A China tem sido acusada de crescer muito às custas do trabalho precário, com desrespeito às leis trabalhistas internacionais, e até mesmo do trabalho escravo. A OMC (Organização Mundial do Comércio) freqüentemente adota sanções contra práticas como o dumping e os subsídios. O sr. acha que a organização poderia fazer algo semelhante para combater o trabalho escravo?

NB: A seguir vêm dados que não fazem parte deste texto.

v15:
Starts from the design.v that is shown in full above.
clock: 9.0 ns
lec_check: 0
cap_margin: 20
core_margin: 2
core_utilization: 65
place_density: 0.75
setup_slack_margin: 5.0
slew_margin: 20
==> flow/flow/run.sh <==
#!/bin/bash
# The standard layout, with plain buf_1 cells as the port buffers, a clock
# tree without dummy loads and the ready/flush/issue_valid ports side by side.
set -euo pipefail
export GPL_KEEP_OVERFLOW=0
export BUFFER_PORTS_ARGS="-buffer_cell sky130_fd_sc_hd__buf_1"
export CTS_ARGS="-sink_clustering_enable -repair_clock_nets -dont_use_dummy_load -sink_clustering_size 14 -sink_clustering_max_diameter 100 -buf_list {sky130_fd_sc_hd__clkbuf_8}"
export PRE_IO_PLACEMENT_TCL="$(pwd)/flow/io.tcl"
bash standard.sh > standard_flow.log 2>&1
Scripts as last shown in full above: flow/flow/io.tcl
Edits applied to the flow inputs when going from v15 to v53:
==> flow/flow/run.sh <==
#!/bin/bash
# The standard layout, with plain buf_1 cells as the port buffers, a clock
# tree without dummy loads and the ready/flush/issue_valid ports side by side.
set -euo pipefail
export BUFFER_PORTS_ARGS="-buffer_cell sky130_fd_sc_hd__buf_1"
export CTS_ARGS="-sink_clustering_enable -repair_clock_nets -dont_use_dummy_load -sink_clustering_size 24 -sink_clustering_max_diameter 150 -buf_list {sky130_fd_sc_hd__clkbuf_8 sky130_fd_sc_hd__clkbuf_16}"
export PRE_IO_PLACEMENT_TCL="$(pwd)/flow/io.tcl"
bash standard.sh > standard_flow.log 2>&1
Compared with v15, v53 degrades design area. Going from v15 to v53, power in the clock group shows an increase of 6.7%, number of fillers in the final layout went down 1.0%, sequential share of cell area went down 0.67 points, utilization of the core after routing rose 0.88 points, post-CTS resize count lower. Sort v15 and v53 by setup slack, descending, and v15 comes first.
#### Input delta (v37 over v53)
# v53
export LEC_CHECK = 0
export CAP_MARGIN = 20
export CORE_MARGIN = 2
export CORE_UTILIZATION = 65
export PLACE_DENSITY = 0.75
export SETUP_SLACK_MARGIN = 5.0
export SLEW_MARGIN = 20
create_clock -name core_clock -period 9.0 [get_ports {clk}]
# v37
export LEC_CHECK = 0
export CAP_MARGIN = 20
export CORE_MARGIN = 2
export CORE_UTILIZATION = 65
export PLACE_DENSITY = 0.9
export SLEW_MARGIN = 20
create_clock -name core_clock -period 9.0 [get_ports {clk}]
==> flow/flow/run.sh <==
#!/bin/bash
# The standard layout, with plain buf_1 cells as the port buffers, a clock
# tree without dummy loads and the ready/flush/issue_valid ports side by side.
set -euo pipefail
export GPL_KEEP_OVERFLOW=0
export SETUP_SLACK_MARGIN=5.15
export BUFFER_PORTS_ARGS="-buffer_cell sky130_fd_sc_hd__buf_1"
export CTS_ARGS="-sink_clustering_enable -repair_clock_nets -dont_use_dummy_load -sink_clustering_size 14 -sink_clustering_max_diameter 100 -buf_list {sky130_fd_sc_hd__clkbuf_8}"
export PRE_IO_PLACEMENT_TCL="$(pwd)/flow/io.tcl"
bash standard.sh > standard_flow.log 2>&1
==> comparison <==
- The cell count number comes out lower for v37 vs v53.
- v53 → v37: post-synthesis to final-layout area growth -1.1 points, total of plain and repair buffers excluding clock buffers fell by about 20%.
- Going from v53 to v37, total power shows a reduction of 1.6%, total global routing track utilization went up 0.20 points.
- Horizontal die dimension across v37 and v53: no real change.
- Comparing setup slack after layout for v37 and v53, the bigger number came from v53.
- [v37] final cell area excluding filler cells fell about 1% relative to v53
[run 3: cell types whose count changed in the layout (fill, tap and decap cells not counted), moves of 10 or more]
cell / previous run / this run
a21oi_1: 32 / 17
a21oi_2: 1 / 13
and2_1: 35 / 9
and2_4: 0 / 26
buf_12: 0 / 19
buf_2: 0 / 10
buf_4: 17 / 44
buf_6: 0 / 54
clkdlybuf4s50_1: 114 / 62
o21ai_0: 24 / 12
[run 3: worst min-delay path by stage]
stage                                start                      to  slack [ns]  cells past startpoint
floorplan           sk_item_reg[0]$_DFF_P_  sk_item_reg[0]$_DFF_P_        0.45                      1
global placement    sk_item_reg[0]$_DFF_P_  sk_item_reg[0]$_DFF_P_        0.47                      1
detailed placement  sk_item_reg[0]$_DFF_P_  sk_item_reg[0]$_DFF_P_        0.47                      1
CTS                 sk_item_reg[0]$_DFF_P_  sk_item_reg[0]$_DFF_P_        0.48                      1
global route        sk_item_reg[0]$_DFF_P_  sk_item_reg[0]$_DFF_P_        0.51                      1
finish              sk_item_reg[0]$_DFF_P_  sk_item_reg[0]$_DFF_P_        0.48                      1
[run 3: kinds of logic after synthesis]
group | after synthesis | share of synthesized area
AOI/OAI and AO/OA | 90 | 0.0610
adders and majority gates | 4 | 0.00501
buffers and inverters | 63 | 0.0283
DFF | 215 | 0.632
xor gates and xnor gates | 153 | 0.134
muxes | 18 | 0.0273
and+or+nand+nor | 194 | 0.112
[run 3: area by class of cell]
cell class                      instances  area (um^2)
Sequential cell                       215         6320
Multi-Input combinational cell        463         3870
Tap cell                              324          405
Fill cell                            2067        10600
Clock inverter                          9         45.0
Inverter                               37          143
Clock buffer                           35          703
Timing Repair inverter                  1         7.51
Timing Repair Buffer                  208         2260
Context: an optimization exercise on an open-source flow, tuned for small area, a short achievable clock period and few clock cycles per item. The choices shown serve that exercise and are no tape-out recipe. In this exercise RTL edits were held to simulation tests only and were not proved equivalent to the original. Power and IR drop assume default switching activity.

`flow/run.sh`:
```
#!/bin/bash
# synth_recipe.tcl (not shown) runs the flow's synth.tcl, then flattens the netlist and writes it again
# the make line also repeats each setting of config.mk as NAME=value (left out here)
make -C /OpenROAD-flow-scripts/flow DESIGN_CONFIG=/design/flow/config.mk WORK_HOME=/design/flow/orfs CLKGATE_MAP_FILE= SYNTH_SCRIPT=/design/flow/synth_recipe.tcl finish
```
`flow/config.mk`:
```
export PLATFORM = sky130hd
export DESIGN_NAME = inode_cache_lru
export DESIGN_NICKNAME = inode_cache_lru
export VERILOG_FILES = /design/flow/design.v
export SDC_FILE = /design/flow/constraint.sdc
export NUM_CORES = 4
export LEC_CHECK = 0
export CAP_MARGIN = 20
export CORE_MARGIN = 2
export CORE_UTILIZATION = 40
export SLEW_MARGIN = 20
```
`flow/constraint.sdc`:
```
create_clock -name core_clock -period 5.0 [get_ports {clock}]
set_input_delay 1.0000 -clock core_clock [delete_from_list [all_inputs] [get_ports {clock}]]
set_output_delay 1.0000 -clock core_clock [all_outputs]
set_load 0.01 [all_outputs]
```
`flow/design.v`:
```
package icl_pkg;
   localparam int DEFAULT_SLOTS = 16;
   localparam int KEY_W         = 16;
   localparam int STAMP_W       = 32;
   localparam int COUNT_W       = 17;
   localparam int OP_W          = 2;
   localparam int STATUS_W      = 2;
   localparam int SLOT_W        = 4;
   localparam logic [COUNT_W-1:0] INODE_COUNT_RESET = 17'h10000;
   typedef enum logic [OP_W-1:0] {
      OP_LOOKUP = 2'd0,
      OP_PUT    = 2'd1,
      OP_REMOVE = 2'd2
   } op_type;
   typedef enum logic [STATUS_W-1:0] {
      ST_OK     = 2'd0,
      ST_RANGE  = 2'd1,
      ST_ABSENT = 2'd2
   } status_type;
   typedef enum logic [1:0] {
      S_IDLE,
      S_SCAN,
      S_DONE
   } state_type;
   typedef struct packed {
      logic [KEY_W-1:0]   key;
      logic [STAMP_W-1:0] stamp;
   } entry_type;
endpackage
module inode_cache_lru #(
   parameter int SLOTS = icl_pkg::DEFAULT_SLOTS
) (
   input  logic                        clock,
   input  logic                        reset,
   input  logic                        req_valid,
   output logic                        req_ready,
   input  logic [icl_pkg::OP_W-1:0]    req_op,
   input  logic [icl_pkg::KEY_W-1:0]   req_key,
   output logic                        rsp_valid,
   input  logic                        rsp_ready,
   output logic [icl_pkg::STATUS_W-1:0] rsp_status,
   output logic                        rsp_hit,
   output logic [icl_pkg::SLOT_W-1:0]  rsp_slot,
   output logic                        rsp_evicted,
   output logic [icl_pkg::KEY_W-1:0]   rsp_evicted_key,
   input  logic                        csr_wr_en,
   input  logic [icl_pkg::COUNT_W-1:0] csr_wr_data
);
   localparam int KW = icl_pkg::KEY_W;
   localparam int SW = icl_pkg::SLOT_W;
   logic [KW-1:0]        key_ff [SLOTS];
   logic [SLOTS-1:0]     valid_ff;
   logic [SLOTS-1:0]     newer_ff [SLOTS];
   logic [icl_pkg::COUNT_W-1:0] inode_count_ff;
   logic                 r_valid_ff;
   logic [icl_pkg::OP_W-1:0] r_op_ff;
   logic [KW-1:0]        r_key_ff;
   logic                 rsp_valid_ff;
   logic [icl_pkg::STATUS_W-1:0] rsp_status_ff;
   logic                 rsp_hit_ff;
   logic [SW-1:0]        rsp_slot_ff;
   logic                 rsp_evicted_ff;
   logic [KW-1:0]        rsp_evicted_key_ff;
   logic                 fire;
   logic                 is_lookup, is_put, is_remove;
   logic [SLOTS-1:0]     match, first_inv, lru, alt, sel, wr;
   logic                 found, has_inv, in_range;
   logic [SW-1:0]        match_idx, alt_idx;
   logic [KW-1:0]        lru_key;
   logic [icl_pkg::STATUS_W-1:0] res_status;
   logic                 res_hit;
   logic [SW-1:0]        res_slot;
   logic                 res_evicted;
   logic [KW-1:0]        res_evicted_key;
   assign fire      = r_valid_ff && (!rsp_valid_ff || rsp_ready);
   assign req_ready = !r_valid_ff || !rsp_valid_ff || rsp_ready;
   assign is_lookup = (r_op_ff == icl_pkg::OP_LOOKUP);
   assign is_put    = (r_op_ff == icl_pkg::OP_PUT);
   assign is_remove = (r_op_ff == icl_pkg::OP_REMOVE);
   assign in_range  = ({1'b0, r_key_ff} < inode_count_ff);
   always_comb begin
      for (int i = 0; i < SLOTS; i++) begin
         match[i] = valid_ff[i] && (key_ff[i] == r_key_ff);
         first_inv[i] = !valid_ff[i];
         for (int k = 0; k < i; k++)
            if (!valid_ff[k]) first_inv[i] = 1'b0;
         lru[i] = 1'b1;
         for (int k = 0; k < SLOTS; k++) begin
            if (k < i && !newer_ff[k][i]) lru[i] = 1'b0;
            if (k > i && newer_ff[i][k])  lru[i] = 1'b0;
         end
      end
      found   = |match;
      has_inv = !(&valid_ff);
      alt     = has_inv ? first_inv : lru;
      match_idx = '0;
      alt_idx   = '0;
      lru_key   = '0;
      for (int i = 0; i < SLOTS; i++) begin
         if (match[i]) match_idx = match_idx | SW'(i);
         if (alt[i])   alt_idx   = alt_idx | SW'(i);
         if (lru[i])   lru_key   = lru_key | key_ff[i];
      end
   end
   assign sel = (fire && is_put) ? (found ? match : alt) : '0;
   assign wr  = (fire && is_put && !found) ? alt : '0;
   always_comb begin
      res_status      = icl_pkg::ST_OK;
      res_hit         = 1'b0;
      res_slot        = '0;
      res_evicted     = 1'b0;
      res_evicted_key = '0;
      if (is_lookup) begin
         if (!in_range) begin
            res_status = icl_pkg::ST_RANGE;
         end else if (found) begin
            res_hit  = 1'b1;
            res_slot = match_idx;
         end else begin
            res_status = icl_pkg::ST_ABSENT;
         end
      end else if (is_put) begin
         res_hit  = found;
         res_slot = found ? match_idx : alt_idx;
         if (!found && !has_inv) begin
            res_evicted     = 1'b1;
            res_evicted_key = lru_key;
         end
      end else if (is_remove) begin
         if (found) begin
            res_hit  = 1'b1;
            res_slot = match_idx;
         end else begin
            res_status = icl_pkg::ST_ABSENT;
         end
      end
   end
   always_ff @(posedge clock) begin
      for (int i = 0; i < SLOTS; i++) begin
         if (wr[i]) key_ff[i] <= r_key_ff;
         for (int j = i + 1; j < SLOTS; j++) begin
            if (sel[i])      newer_ff[i][j] <= 1'b1;
            else if (sel[j]) newer_ff[i][j] <= 1'b0;
         end
      end
   end
   always_ff @(posedge clock) begin
      if (reset) begin
         valid_ff       <= '0;
         inode_count_ff <= icl_pkg::INODE_COUNT_RESET;
         r_valid_ff     <= 1'b0;
         rsp_valid_ff   <= 1'b0;
      end else begin
         if (csr_wr_en) inode_count_ff <= csr_wr_data;
         for (int i = 0; i < SLOTS; i++) begin
            if (wr[i]) valid_ff[i] <= 1'b1;
            else if (fire && is_remove && match[i]) valid_ff[i] <= 1'b0;
         end
         if (req_ready) r_valid_ff <= req_valid;
         if (fire) rsp_valid_ff <= 1'b1;
         else if (rsp_ready) rsp_valid_ff <= 1'b0;
      end
   end
   always_ff @(posedge clock) begin
      if (req_ready) begin
         r_op_ff  <= req_op;
         r_key_ff <= req_key;
      end
   end
   always_ff @(posedge clock) begin
      if (fire) begin
         rsp_status_ff      <= res_status;
         rsp_hit_ff         <= res_hit;
         rsp_slot_ff        <= res_slot;
         rsp_evicted_ff     <= res_evicted;
         rsp_evicted_key_ff <= res_evicted_key;
      end
   end
   assign rsp_valid       = rsp_valid_ff;
   assign rsp_status      = rsp_status_ff;
   assign rsp_hit         = rsp_hit_ff;
   assign rsp_slot        = rsp_slot_ff;
   assign rsp_evicted     = rsp_evicted_ff;
   assign rsp_evicted_key = rsp_evicted_key_ff;
endmodule
```
==> summary.md <==
| Metric | Value |
|---|---|
| Status | `finished clean` |
| Vias | `16230` |
| Worst Setup Path Type | `flip-flop to flip-flop` |
| Fillers | `4756` |
| Max transition margin | `20.45%` |
| Num ports | `66` |
| H-tree depth | `2` |
| Warnings from Yosys | `3` |
| Slack of the critical path | `485.0 ps` |
| Nets | `1916` |
| Core ar. | `52450 µm²` |
| Post-Synthesis Cells | `1755` |
| First-pass GRT wire length | `116200 µm` |
| Routed WL per cell | `31.42 µm` |
| Critical R2R Launch | `r_key_ff[15]` |
| R2R Setup Slk | `490 ps` |
| Cts repair resizes | `0` |
| Max Root-Sink Buffers | `3` |
| TritonRoute pass-1 iters | `6` |
| Layout Skew | `28.28 ps` |
| Power Density | `339.1 nW/µm²` |
| Die ar. | `54690 µm²` |
| Hold crit path type | `flip-flop to flip-flop` |
| Clock Latency Late Sink | `610 ps` |
| Initial antenna violation count | `2` |
| Starting Density | `40.30%` |
| Post-place setup slack | `634.6 ps` |
| Max-slew violations | `0` |
| Power, Total | `0.008325 W` |
| Post-synthesis net count | `1810` |
| RSZ-0062 raised after global routing | `false` |
| GR Overflow Total | `0` |
| Synth Cell Area | `21130 µm²` |
| Total negative slack | `0 ps` |
| IO Port Bufs | `65` |
| Sink Count | `453` |
| FMAX | `221.5 MHz` |
| Reg-to-Reg End | `rsp_evicted_key_ff[8]` |
| Worst hold slack | `474.8 ps` |
| Crit path required time | `5430 ps` |
| Die Ht | `233.9 µm` |
| Reg area | `12050 µm²` |
| Vias in the first global route | `15910` |
| Final Cycle Share | `90.30%` |
| Setup crit start kind | `flip-flop` |
| Global Route Usage Sum | `29.78%` |
| Share of cells above drive strength 1 | `11.42%` |
| Via density | `6.268` |
| FFs w/ async S/R, synth | `0%` |
| Antenna-violating nets left | `0` |
| Fin. Hold Viols | `0` |
| Hold Crit Depth | `2` |
| Leakage | `8.930 nW` |
| Min Tclk post-route | `4515 ps` |
| Worst endpoint data arrival time | `4950 ps` |
| Final count of negative-setup-slack endpoints | `0` |
| TritonCTS clock tree | `yes` |
| Hold endpoint | `newer_ff[1][4]` |
| Most common cell after layout, fill and taps aside | `edfxtp_1` |
| Die Wd | `233.9 µm` |
| Largest net degree at the start of global routing | `34` |
| Post-synth EDFFs | `298` |
| CP endpoint kind | `flip-flop` |
| Clock Pin Slew Worst Setup and Hold Paths | `70 ps` |
| Multi-input logic area | `8489 µm²` |
| Syn-to-layout area delta | `16.17%` |
| DRC viols | `0` |
| Num CTS Buffers | `49` |
| CTS Hold Buffers Added | `0` |
| Max IR drop VDD | `0.3402 mV` |
| #FFs+latches synth | `453` |
| Core Rows | `84` |
| Final core occ | `46.82%` |
| Worst-path maximum fanout | `21` |
| Worst Reg-to-Reg Cells | `9` |
| Post-CTS Setup Bufs | `0` |
| GPL Wtd Cong | `1.009` |
| Detailed Place HPWL | `59240 µm` |
| CTS root buf | `clkbuf_16` |
| WL final | `81370 µm` |
| Most frequent cells in the layout | `edfxtp_1 (298), dfxtp_1 (155), xnor2_1 (144), xor2_1 (112), a21o_1 (82)` |
| Mean area per synthesized cell | `12.04 µm²` |
| Worst Tran Pin Value | `1193 ps` |
| Min-delay src | `newer_ff[1][4]` |
| Main synth FF type | `edfxtp_1` |
| Seq/Total Area, Yosys | `57.02%` |
| Unique masters post-synth | `67` |
| Starting DRT DRC Count | `2003` |
| Max Cap Viol | `0` |
-- Yosys cell counts, drive strengths merged, types with 18 or more instances --
| library cell | number | share of area [%] |
|---|---|---|
| a21o | 82 | 2.9 |
| a21oi | 27 | 0.64 |
| a221oi | 32 | 1.3 |
| a22o | 33 | 1.4 |
| a22oi | 66 | 2.3 |
| and4 | 22 | 0.91 |
| buf | 53 | 1.8 |
| clkbuf | 36 | 0.64 |
| dfxtp | 155 | 15 |
| edfxtp | 298 | 42 |
| inv | 49 | 0.87 |
| nand2 | 61 | 1.1 |
| nand2b | 27 | 0.80 |
| nand3 | 72 | 1.7 |
| nand4 | 72 | 2.1 |
| nor2 | 64 | 1.1 |
| nor3 | 29 | 0.71 |
| nor4 | 54 | 1.7 |
| o21ai | 44 | 1.0 |
| or4 | 18 | 0.66 |
| xnor2 | 144 | 6.0 |
| xor2 | 112 | 4.6 |
-- worst max-delay path, cell delays in order (launching register included) --
cell      delay (ps)
edfxtp_1        1110
buf_4            300
xor2_1           250
nor4_1           130
nand4_1          300
o22ai_1          240
nor4_2           330
and2_4           350
and3_1          1010
o21a_1           300
-- area by class of cell --
cell class | count | area share, %
Timing Repair Buffer | 144 | 5.412
Tap cell | 688 | 3.506
Inverter | 49 | 0.7491
Clock buffer | 61 | 5.478
Multi-Input combinational cell | 1164 | 34.58
Clock inverter | 29 | 1.172
Sequential cell | 453 | 49.09
Antenna cell | 2 | 0.02038
-- cells by family (layout without fill, tap and decap cells) --
| kind of cell | after synthesis | in the layout | share of synthesized area, % |
|---|---|---|---|
| multiplexers | 17 | 17 | 0.8051 |
| XOR/XNOR | 256 | 256 | 10.61 |
| AO/OA/AOI/OAI | 361 | 361 | 12.89 |
| buffers and inverters | 138 | 283 | 3.280 |
| adder cells (fa/ha/maj) | 15 | 15 | 0.8880 |
| flip-flops | 453 | 453 | 57.02 |
| other | 0 | 2 | 0 |
| AND/OR/NAND/NOR | 515 | 515 | 14.50 |
-- per-layer routing --
| layer | vias up | part of all wire, % | track usage, % |
|---|---|---|---|
| met4 | 2 | 5.4 | 14.83 |
| met3 | 234 | 9.5 | 6.189 |
| met1 | 8101 | 40 | 39.57 |
| met2 | 999 | 45 | 46.22 |
| met5 | - | 0.021 | 0 |
| li1 | 6898 | - | - |
-- how the worst max path moves through the flow --
stage	slack [ps]	startpoint	endpoint	depth (start not counted)
after floorplan	800	rsp_ready	key_ff[6][0]	6
after global placement	680	r_key_ff[15]	rsp_evicted_key_ff[8]	9
after detailed placement	630	r_key_ff[15]	rsp_evicted_key_ff[8]	9
after CTS	590	r_key_ff[15]	rsp_evicted_key_ff[8]	9
after global routing	380	r_key_ff[15]	rsp_evicted_key_ff[8]	9
final	490	r_key_ff[15]	rsp_evicted_key_ff[8]	9
-- sequential cells by signal, indices dropped and copies added (netlist names) --
| signal | flops |
|---|---|
| key_ff | 256 |
| newer_ff | 120 |
| inode_count_ff | 17 |
| r_key_ff | 16 |
| rsp_evicted_key_ff | 16 |
| valid_ff | 16 |
| rsp_slot_ff | 4 |
| r_op_ff | 2 |
| rsp_status_ff | 2 |
| r_valid_ff | 1 |
| rsp_evicted_ff | 1 |
| rsp_hit_ff | 1 |
| rsp_valid_ff | 1 |
-- metrics by stage --
| step | instances | area, µm² |
|---|---|---|
| final | 2590 | 24550 |
| after floorplan | 1755 | 21130 |
| after global routing | 2588 | 24550 |
| after global placement | 2496 | 22900 |
| after CTS | 2588 | 24550 |
| after detailed placement | 2498 | 22910 |
-- where the power goes --
| group | internal [W] | switching, W |
|---|---|---|
| registers | 0.00404 | 0.0000610 |
| logic | 0.000200 | 0.000284 |
| clock network | 0.00217 | 0.00157 |
| total | 0.00641 | 0.00192 |
Testbench counts, summed over its fixed seeds: cycles 12,016, items 12,000.

what the ideal ports hide:
No port has a modelled driver above. Below, the same layout with a new extraction and two added sets of constraints. Step 1 (the two cells are an assumption about what drives the block):
set clk [get_ports {clock}]
set_driving_cell -lib_cell sky130_fd_sc_hd__clkbuf_16 $clk
set_driving_cell -lib_cell sky130_fd_sc_hd__buf_2 [delete_from_list [all_inputs] $clk]
Step 2 also shifts input and output timing later by t, the mid clock arrival at the registers, as if the neighbouring blocks saw the same clock. Three values: no drivers, after step 1, after step 2; two values: the first two.
t (ns): 0.657
slack for setup (ns): 0.485 / 0.485 / 0.485
worst hold slack (ns): 0.475 / 0.475 / 0.475
worst setup path after step 2: register to register
cell pins on the clock port's net: 1
After both steps setup and hold are still met in this run. The setup slack of this run moves by 0.000 ns with the drivers and by 0.000 ns with both steps.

A China tem sérios problemas com condições de trabalho que, dentro das convenções da OIT, poderiam ser classificadas como trabalho escravo. Mas só se pode fazer o monitoramento internacional dos países que ratificam convenções. Trata-se de uma supervisão feita por um órgão independente, que se chama Comissão de Peritos na Aplicação de Convenções e Recomendações. Mas a China especificamente não ratificou a convenção 29, sobre a erradicação do trabalho forçado, nem a convenção 105, sobre a abolição efetiva do trabalho escravo. A supervisão da OIT, portanto, não pode chegar a um país que não tenha ratificado seus tratados internacionais.

Mas, no que diz respeito ao comércio, o sr. acha que algum tipo de sanção – como por exemplo o próprio pacto nacional contra o trabalho escravo, no qual as empresas se comprometem a não comprar insumos produzidos com o uso de trabalho escravo – no âmbito mundial seria viável?

É interessante porque, mesmo sem a China ter ratificado essas convenções, ela participa de cerca de dez programas mundiais da OIT de combate ao trabalho escravo, junto com a Indonésia, Hong Kong, Filipinas.